The city-level second-hand residential housing prices of Anjuke, Fangtianxia, and Lianjia display a high correlation with the official data. However, Centaline Property’s second-hand residential housing prices at city and district level are relatively higher and more volatile than those in official data.

(2) Property prices for corresponding neighbourhoods are similar across the four for-profit real estate information websites as confirmed by cross-referencing. Spatial patterns of second-hand residential housing prices using Kriging interpolation of the four websites’ data in Guangzhou are similar in the city centre area, but the differences in the peripheral areas are significant. Housing price variation decreases gradually from the city centre to the periphery, but the relative variation is stable.

(3) The results of the four hedonic models using neighbourhoods’ raw information on Centaline Property, Lianjia, Anjuke, and Fangtianxia somewhat contradict other findings. In this study, the distance to the nearest city centre and subway station exhibited a negative relationship with second-hand neighbourhood housing prices, whereas the construction year exhibited a significantly positive relationship, consistent with other studies’ findings. However, the distance to the nearest key school and park exerted a positive influence in most models, which was inconsistent with other research findings. Moreover, the differences in standardized coefficient for the same variable demonstrate the effects of different data resources. Fangtianxia model outperformed others. These contradictions and differences demonstrate that errors exist in raw information on neighbourhoods from the Internet, producing incorrect results.
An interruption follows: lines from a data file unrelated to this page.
[src/verilog/dbg_pkg.sv]
package dbg_pkg;

  // Serial bits are kept short so that simulation stays fast
  localparam int clks_per_bit = 8;
  localparam int cnt_w = $clog2(clks_per_bit);
  localparam logic [cnt_w-1:0] bit_last = cnt_w'(clks_per_bit - 1);

  // The receiver sees the line two cycles late through its synchronizer,
  // so the half-bit count is shortened to land on the true middle
  localparam logic [cnt_w-1:0] bit_half = cnt_w'(clks_per_bit / 2 - 2);

  // GPIO bank geometry
  localparam int num_slots = 4;
  localparam int slot_w = 2;
  localparam int data_w = 8;

  // Bits 5:2 of the command byte carry no meaning
  localparam int cmd_write_bit = 7;
  localparam int cmd_input_bit = 6;

  // Bridge FSM encodings
  localparam int st_w = 3;
  localparam logic [st_w-1:0] st_idle = 3'd0;
  localparam logic [st_w-1:0] st_wait_data = 3'd1;
  localparam logic [st_w-1:0] st_rd_issue = 3'd2;
  localparam logic [st_w-1:0] st_rd_wait = 3'd3;
  localparam logic [st_w-1:0] st_send = 3'd4;

endpackage

[src/verilog/io_bus_if.sv]
`timescale 1ns/100ps

interface io_bus_if;

  // Single-cycle strobes from the bridge
  logic wen;
  logic ren;

  // Target slot and source select, held from the last command byte
  logic [dbg_pkg::slot_w-1:0] slot;
  logic sel_in;

  logic [dbg_pkg::data_w-1:0] wdata;
  logic [dbg_pkg::data_w-1:0] rdata;
  logic rdata_valid;

  modport bridge_mp (
    output wen, ren, slot, sel_in, wdata,
    input rdata, rdata_valid
  );

  modport slot_mp (
    input wen, slot, wdata
  );

  modport mux_mp (
    input ren, slot, sel_in,
    output rdata, rdata_valid
  );

endinterface

[src/verilog/uart_rx.sv]
`timescale 1ns/100ps

module uart_rx (
  input  logic       clk,
  input  logic       reset,
  input  logic       urx_pin,
  output logic       urx_valid,
  output logic [7:0] urx_data,
  input  logic       urx_ready
);

  logic [1:0] pin_sync;
  logic rx_s;
  logic busy;
  logic [dbg_pkg::cnt_w-1:0] cnt;
  // Frame position 0 is the start bit, 1 to 8 are the data bits and 9 is the stop bit
  logic [3:0] bit_idx;
  logic [7:0] shift_q;

  assign rx_s = pin_sync[1];

  always_ff @(posedge clk) begin
    if (reset) begin
      pin_sync <= 2'b11;
    end else begin
      pin_sync <= {pin_sync[0], urx_pin};
    end
  end

  always_ff @(posedge clk) begin
    if (reset) begin
      busy <= 1'b0;
      cnt <= '0;
      bit_idx <= 4'd0;
      urx_valid <= 1'b0;
    end else begin
      if (urx_valid && urx_ready) begin
        urx_valid <= 1'b0;
      end
      if (!busy) begin
        // A low level on an idle line is taken as a start edge
        if (!rx_s) begin
          busy <= 1'b1;
          cnt <= '0;
          bit_idx <= 4'd0;
        end
      end else if (bit_idx == 4'd0) begin
        if (cnt == dbg_pkg::bit_half) begin
          cnt <= '0;
          if (rx_s) begin
            // A line that is back high by mid start bit was only a glitch
            busy <= 1'b0;
          end else begin
            bit_idx <= 4'd1;
          end
        end else begin
          cnt <= cnt + 1'b1;
        end
      end else if (cnt == dbg_pkg::bit_last) begin
        cnt <= '0;
        if (bit_idx == 4'd9) begin
          busy <= 1'b0;
          // A byte finished while the last one is still pending is lost
          if (rx_s && !urx_valid) begin
            urx_valid <= 1'b1;
          end
        end else begin
          bit_idx <= bit_idx + 4'd1;
        end
      end else begin
        cnt <= cnt + 1'b1;
      end
    end
  end

  // Data bits arrive LSB first
  always_ff @(posedge clk) begin
    if (busy && bit_idx != 4'd0 && cnt == dbg_pkg::bit_last) begin
      if (bit_idx == 4'd9) begin
        if (rx_s && !urx_valid) begin
          urx_data <= shift_q;
        end
      end else begin
        shift_q <= {rx_s, shift_q[7:1]};
      end
    end
  end

endmodule

[src/verilog/uart_tx.sv]
`timescale 1ns/100ps

module uart_tx (
  input  logic       clk,
  input  logic       reset,
  input  logic       utx_valid,
  input  logic [7:0] utx_data,
  output logic       utx_ready,
  output logic       utx_pin
);

  logic busy;
  logic [dbg_pkg::cnt_w-1:0] cnt;
  logic [3:0] bits_left;
  // Stop bit, data LSB first, start bit in position 0
  logic [9:0] frame_q;

  assign utx_ready = !busy;

  // The line idles high between frames
  assign utx_pin = busy ? frame_q[0] : 1'b1;

  always_ff @(posedge clk) begin
    if (reset) begin
      busy <= 1'b0;
      cnt <= '0;
      bits_left <= 4'd0;
    end else if (!busy) begin
      if (utx_valid) begin
        busy <= 1'b1;
        cnt <= '0;
        bits_left <= 4'd10;
      end
    end else if (cnt == dbg_pkg::bit_last) begin
      cnt <= '0;
      bits_left <= bits_left - 4'd1;
      if (bits_left == 4'd1) begin
        busy <= 1'b0;
      end
    end else begin
      cnt <= cnt + 1'b1;
    end
  end

  always_ff @(posedge clk) begin
    if (!busy && utx_valid) begin
      frame_q <= {1'b1, utx_data, 1'b0};
    end else if (busy && cnt == dbg_pkg::bit_last) begin
      frame_q <= {1'b1, frame_q[9:1]};
    end
  end

endmodule

[src/verilog/dbg_bridge.sv]
`timescale 1ns/100ps

module dbg_bridge (
  input  logic       clk,
  input  logic       reset,
  input  logic       urx_valid,
  input  logic [7:0] urx_data,
  output logic       urx_ready,
  output logic       utx_valid,
  output logic [7:0] utx_data,
  input  logic       utx_ready,
  io_bus_if.bridge_mp bus
);

  logic [dbg_pkg::st_w-1:0] state;
  logic [dbg_pkg::slot_w-1:0] cmd_slot;
  logic cmd_sel_in;
  // Holds the write data byte, and later the read reply for the transmitter
  logic [dbg_pkg::data_w-1:0] data_q;

  // Bytes are only taken while no read is outstanding
  assign urx_ready = (state == dbg_pkg::st_idle) || (state == dbg_pkg::st_wait_data);
  assign utx_valid = (state == dbg_pkg::st_send);
  assign utx_data = data_q;

  assign bus.slot = cmd_slot;
  assign bus.sel_in = cmd_sel_in;
  assign bus.wdata = data_q;

  always_ff @(posedge clk) begin
    if (reset) begin
      state <= dbg_pkg::st_idle;
      bus.wen <= 1'b0;
      bus.ren <= 1'b0;
    end else begin
      bus.wen <= 1'b0;
      bus.ren <= 1'b0;
      case (state)
        dbg_pkg::st_idle: begin
          if (urx_valid) begin
            if (urx_data[dbg_pkg::cmd_write_bit]) begin
              state <= dbg_pkg::st_wait_data;
            end else begin
              bus.ren <= 1'b1;
              state <= dbg_pkg::st_rd_issue;
            end
          end
        end
        dbg_pkg::st_wait_data: begin
          if (urx_valid) begin
            bus.wen <= 1'b1;
            state <= dbg_pkg::st_idle;
          end
        end
        // The ren pulse is on the bus during this state
        dbg_pkg::st_rd_issue: state <= dbg_pkg::st_rd_wait;
        dbg_pkg::st_rd_wait: begin
          if (bus.rdata_valid) begin
            state <= dbg_pkg::st_send;
          end
        end
        dbg_pkg::st_send: begin
          if (utx_ready) begin
            state <= dbg_pkg::st_idle;
          end
        end
        default: state <= dbg_pkg::st_idle;
      endcase
    end
  end

  always_ff @(posedge clk) begin
    if (state == dbg_pkg::st_idle && urx_valid) begin
      cmd_slot <= urx_data[dbg_pkg::slot_w-1:0];
      cmd_sel_in <= urx_data[dbg_pkg::cmd_input_bit];
    end
    if (state == dbg_pkg::st_wait_data && urx_valid) begin
      data_q <= urx_data;
    end else if (state == dbg_pkg::st_rd_wait && bus.rdata_valid) begin
      data_q <= bus.rdata;
    end
  end

endmodule

[src/verilog/io_slot.sv]
`timescale 1ns/100ps

module io_slot #(
  parameter logic [dbg_pkg::slot_w-1:0] slot_id = '0
) (
  input  logic                       clk,
  input  logic                       reset,
  io_bus_if.slot_mp                  bus,
  input  logic [dbg_pkg::data_w-1:0] pin_in,
  output logic [dbg_pkg::data_w-1:0] pin_out,
  output logic [dbg_pkg::data_w-1:0] in_sync
);

  logic hit;
  logic [dbg_pkg::data_w-1:0] in_meta;

  // Each slot decodes its own address off the shared bus
  assign hit = bus.wen && (bus.slot == slot_id);

  always_ff @(posedge clk) begin
    if (reset) begin
      pin_out <= '0;
    end else if (hit) begin
      pin_out <= bus.wdata;
    end
  end

  // Board pins are asynchronous and pass two flops before anything reads them
  always_ff @(posedge clk) begin
    in_meta <= pin_in;
    in_sync <= in_meta;
  end

endmodule

[src/verilog/io_read_mux.sv]
`timescale 1ns/100ps

module io_read_mux (
  input logic                       clk,
  input logic                       reset,
  io_bus_if.mux_mp                  bus,
  input logic [dbg_pkg::data_w-1:0] out_regs [dbg_pkg::num_slots],
  input logic [dbg_pkg::data_w-1:0] in_regs  [dbg_pkg::num_slots]
);

  always_ff @(posedge clk) begin
    if (reset) begin
      bus.rdata_valid <= 1'b0;
    end else begin
      bus.rdata_valid <= bus.ren;
    end
  end

  // sel_in picks the pin side over the output register
  always_ff @(posedge clk) begin
    if (bus.ren) begin
      if (bus.sel_in) begin
        bus.rdata <= in_regs[bus.slot];
      end else begin
        bus.rdata <= out_regs[bus.slot];
      end
    end
  end

endmodule

[src/verilog/dbg_io_top.sv]
`timescale 1ns/100ps

module dbg_io_top (
  input  logic                                         clk,
  input  logic                                         reset,
  input  logic                                         uart_rx_pin,
  output logic                                         uart_tx_pin,
  input  logic [dbg_pkg::num_slots*dbg_pkg::data_w-1:0] gpio_in,
  output wire  [dbg_pkg::num_slots*dbg_pkg::data_w-1:0] gpio_out
);

  logic urx_valid;
  logic [7:0] urx_data;
  logic urx_ready;
  logic utx_valid;
  logic [7:0] utx_data;
  logic utx_ready;

  logic [dbg_pkg::data_w-1:0] out_regs [dbg_pkg::num_slots];
  logic [dbg_pkg::data_w-1:0] in_regs [dbg_pkg::num_slots];

  io_bus_if bus ();

  uart_rx uart_rx_i (
    .clk      (clk),
    .reset    (reset),
    .urx_pin  (uart_rx_pin),
    .urx_valid(urx_valid),
    .urx_data (urx_data),
    .urx_ready(urx_ready)
  );

  uart_tx uart_tx_i (
    .clk      (clk),
    .reset    (reset),
    .utx_valid(utx_valid),
    .utx_data (utx_data),
    .utx_ready(utx_ready),
    .utx_pin  (uart_tx_pin)
  );

  dbg_bridge bridge_i (
    .clk      (clk),
    .reset    (reset),
    .urx_valid(urx_valid),
    .urx_data (urx_data),
    .urx_ready(urx_ready),
    .utx_valid(utx_valid),
    .utx_data (utx_data),
    .utx_ready(utx_ready),
    .bus      (bus.bridge_mp)
  );

  // Slot k owns byte k of the pin vectors
  for (genvar k = 0; k < dbg_pkg::num_slots; k++) begin : g_slot
    io_slot #(
      .slot_id(dbg_pkg::slot_w'(k))
    ) slot_i (
      .clk    (clk),
      .reset  (reset),
      .bus    (bus.slot_mp),
      .pin_in (gpio_in[k*dbg_pkg::data_w +: dbg_pkg::data_w]),
      .pin_out(out_regs[k]),
      .in_sync(in_regs[k])
    );
    assign gpio_out[k*dbg_pkg::data_w +: dbg_pkg::data_w] = out_regs[k];
  end

  io_read_mux read_mux_i (
    .clk     (clk),
    .reset   (reset),
    .bus     (bus.mux_mp),
    .out_regs(out_regs),
    .in_regs (in_regs)
  );

endmodule

[config.mk]
export PLATFORM = sky130hd
export DESIGN_NAME = dbg_io_top
export DESIGN_NICKNAME = d
export VERILOG_FILES = /design/src/verilog/dbg_pkg.sv /design/src/verilog/io_bus_if.sv /design/src/verilog/uart_rx.sv /design/src/verilog/uart_tx.sv /design/src/verilog/dbg_bridge.sv /design/src/verilog/io_slot.sv /design/src/verilog/io_read_mux.sv /design/src/verilog/dbg_io_top.sv
export SDC_FILE = /design/constraint.sdc
export NUM_CORES = 1
export LEC_CHECK = 0
export BUFFER_PORTS_ARGS = -buffer_cell sky130_fd_sc_hd__buf_2
export CAP_MARGIN = 25
export CORE_ASPECT_RATIO = 1.5
export CORE_MARGIN = 5
export CORE_UTILIZATION = 30
export DETAILED_ROUTE_END_ITERATION = 7
export MAX_ROUTING_LAYER = met4
export PLACE_DENSITY_LB_ADDON = 0.2
export RECOVER_POWER = 50
export SKIP_CTS_REPAIR_TIMING = 1
export SYNTH_ARGS = -nofsm -noshare
export SYNTH_HDL_FRONTEND = slang
export SYNTH_SLANG_ARGS = --single-unit
export TNS_END_PERCENT = 100
[constraint.sdc]
create_clock -name clk -period 2.2 [get_ports clk]
set_clock_uncertainty 0.2 [all_clocks]
set_input_delay 0.11 -clock clk [delete_from_list [all_inputs] [get_ports clk]]
set_output_delay 0.11 -clock clk [all_outputs]
set_load 0.05 [all_outputs]
==> results.toml <==
[worst_setup_path]
reg2reg_depth = 5
cpMaxStageDelayCell = "and4b_1"
rrSetupSlack_ns = 0.20
critPathMostFrequentCell = "ha_1"
path_cells = "ha_1 > ha_1 > nand2_1 > nor3_1 > and4b_1"
worstPathRequired_ns = 2.09
rr_startpoint = "uart_rx_i.cnt[0]"
cp-start-kind = "flip-flop"
arrival_ns = 1.89
cp_slowest_stage_delay_ns = 0.46
worstSetupEndpointType = "flip-flop"
crit_fanout = 9
reg2reg_to = "uart_rx_i.urx_data[6]"
path_class = "reg2reg"

[global_routing]
track_usage_pct = 11.0
grt_max_degree = 40
grt_pass1_wl_um = 18300
grt_pass1_vias = 3475
antenna_found_initial = 0
overflow = 0

[final_layout]
nFillCells = 1805
diodes = 0
drive_gt1_share_pct = 23.4
final_cells = 791
area_growth_pct = 26.7
final_net_count = 568
register_area_mm2 = 0.00373
multi_input_area_mm2 = 0.00187

[route]
avgViaCountPerCell = 4.38
wl_per_cell_um = 14.1
drc = 0
dr.pass1.iters = 4
ant_nets = 0
drtIter0Drc = 209
routed_wl_um = 11200
routed-via-count = 3463

[placement]
post-place-cells = 724
globalplace.congestion = 0.747
dpl.hpwl_um = 8030
io_buffers = 67

[flow_run]
cap_violations = 0

[yosys]
yosysTopAreaCellShare_pct = 42.5
synth_fp_nets = 456
synth_top_area_cell = "dfxtp_1"
ys_async_sr_fraction_pct = 0
synth_most_common_cell = "dfxtp_1"
syn_inst = 410
synth_edf_count = 43
ys_ff_latch = 165
seq_area_frac_synth_pct = 64.9
ys.flop_type = "dfxtp_1"
yosys-top-cells-area = "dfxtp_1 42%, edfxtp_1 22%, mux4_2 6.3%"
ys.warnings.count = 0
synth_cell_types = 52
synth_common_cells = "122 x dfxtp_1, 43 x edfxtp_1, 39 x nor2_1"
syn_avg_cell_area_um2 = 14.0
syn-cell-area_mm2 = 0.00575

[hold_path]
whs_endpoint = "g_slot[0].slot_i.in_meta[6]"
hp-start = "gpio_in[6]"
min_path_type = "in2reg"
holdPathStages = 2

[floorplanning]
die_x_um = 123
die_h_um = 180
dieArea_mm2 = 0.0221
ioPinCount = 68
fp.coreArea_mm2 = 0.0190
start_util_pct = 30.3
rows = 62

[power]
vdd_ir_drop_max_uv = 508
p_leak_uw = 0.00284
powerDensity_mw_per_mm2 = 853

[sta]
maxSlewHeadroom_pct = 46.3
min_period_ns = 2.00
setup_tns_ns = 0
timing.fmax_ghz = 0.499
report.final.slew_viol_count = 0
hold_viol_final = 0
tightest_slew_ns = 0.805
rsz0062_at_grt = "no"
fin_crit_sh_pct = 91.1
setup_viol = 0

[clock_tree]
cts-htree-levels = 4
clk_path_buf_depth = 2
path_clk_slew_ns = 0.07
clock-root-buffer = "clkbuf_16"
cts_tree = "built"
cts_buffers = 17
cts_sinks = 165
clk_latency_ns = 0.42

[status]
status = "completed"
[power breakdown]
group / total, uW / switching (uW) / internal, uW / leakage [uW]
clock: 2910 / 1370 / 1540 / 0.000296
sequential: 3180 / 19.6 / 3160 / 0.00139
combinational: 124 / 42.3 / 81.6 / 0.00116
total: 6220 / 1430 / 4780 / 0.00284
[state kept, by name, summed over array words and instances (netlist names), 2 cells and up]
name,flops
uart_rx_i.bit_idx,4
g_slot.slot_i.in_sync,32
bridge_i.bus.wdata,8
uart_rx_i.urx_data,8
read_mux_i.bus.rdata,8
bridge_i.bus.slot,2
g_slot.slot_i.pin_out,32
uart_rx_i.pin_sync,2
uart_tx_i.bits_left,4
uart_tx_i.frame_q,9
bridge_i.state,3
g_slot.slot_i.in_meta,32
uart_rx_i.shift_q,8
uart_rx_i.cnt,3
uart_tx_i.cnt,3
[cell type report]
type	count	area share [%]
clock buffer	17	5.84
inverter	9	0.463
multi-input combinational	216	25.6
tap	256	4.39
clock inverter	15	2.45
timing repair buffer	113	10.0
sequential	165	51.2
[worst max-delay path by stage]
| stage | start | endpoint | slack (ns) | cells past startpoint |
|---|---|---|---|---|
| after floorplan | uart_rx_i.cnt[0] | uart_rx_i.urx_data[0] | 0.37 | 5 |
| final | uart_rx_i.cnt[0] | uart_rx_i.urx_data[6] | 0.20 | 5 |
| after detailed placement | uart_rx_i.cnt[0] | uart_rx_i.urx_data[0] | 0.18 | 5 |
| after global routing | uart_rx_i.cnt[0] | uart_rx_i.urx_data[5] | 0.03 | 5 |
| after global placement | uart_rx_i.cnt[0] | uart_rx_i.urx_data[0] | 0.21 | 5 |
| after CTS | uart_rx_i.cnt[0] | uart_rx_i.urx_data[6] | 0.18 | 5 |
[cells by family after synthesis]
logic type	share of synthesized area [%]
flops	64.9
simple gates	9.37
xor+xnor	0.152
compound gates	5.39
mux	15.1
buf+inv	2.65
fa+ha+maj	2.39
[routing by layer]
layer | vias to the layer above | routed length (um) | part of all wire [%] | track usage [%]
li1 | 1703 | - | - | -
met1 | 1664 | 4750 | 43 | 12.9
met2 | 80 | 5690 | 51 | 17.6
met3 | 16 | 493 | 4.4 | 2.45
met4 | 0 | 246 | 2.2 | 5.45
met5 | - | 0 | 0 | -
[cell usage in the layout (no fill, tap or decap), types with 2 or more instances in the layout]
cell / n
inv_8: 5
inv_1: 9
nand2b_1: 3
buf_4: 11
nor3b_1: 2
clkbuf_1: 30
nand3b_1: 7
dfxtp_1: 122
inv_6: 2
dlygate4sd3_1: 35
mux4_2: 16
nor3_1: 9
mux2_2: 16
a22oi_1: 2
ha_1: 11
buf_2: 37
a32o_1: 2
edfxtp_1: 43
nor4b_1: 2
nand2_1: 15
a211oi_1: 2
mux2i_1: 33
a22o_1: 7
clkinv_8: 5
o21a_1: 6
or2_2: 2
clkbuf_16: 17
nor2b_1: 3
nand3_1: 4
nor2_1: 39
a21oi_1: 11
clkinv_4: 2
[critical path: cells and delay by family (launching register included)]
family                     cells  cell delay [ns]
and+or+nand+nor                3             0.78
DFF                            1             0.38
adders and majority gates      2             0.31
[metrics by stage]
stage	hold slack [ns]	worst slack, ns	util [%]	area, um^2	power [uW]
2_1_floorplan	-0.0623	0.367	-	5750	3280
3_3_place_gp	0.0117	0.208	33.5	6370	3330
3_5_place_dp	0.0136	0.181	33.5	6370	3330
4_1_cts	-0.448	0.178	36.7	6980	6270
5_1_grt	0.0869	0.0255	38.4	7290	6450
6_report	0.114	0.196	38.4	7290	6220
Note: power is estimated with default switching activity, not from simulation.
Research shows that differences exist among second-hand residential housing prices of different Internet real estate information platforms at city, district, and neighbourhood levels. Raw information on neighbourhoods from the Internet may be erroneous. Thus, researchers should choose housing price data sources cautiously. Only with appropriate data cleaning can Internet-based information about neighbourhoods be used effectively in studies.

Data Availability

The data used to support the findings of this study are available from the corresponding author upon request.

Conflicts of Interest

The authors declare that there are no conflicts of interest regarding the publication of this paper.

Acknowledgments

This study is funded by the National Science Foundation of China 41601161.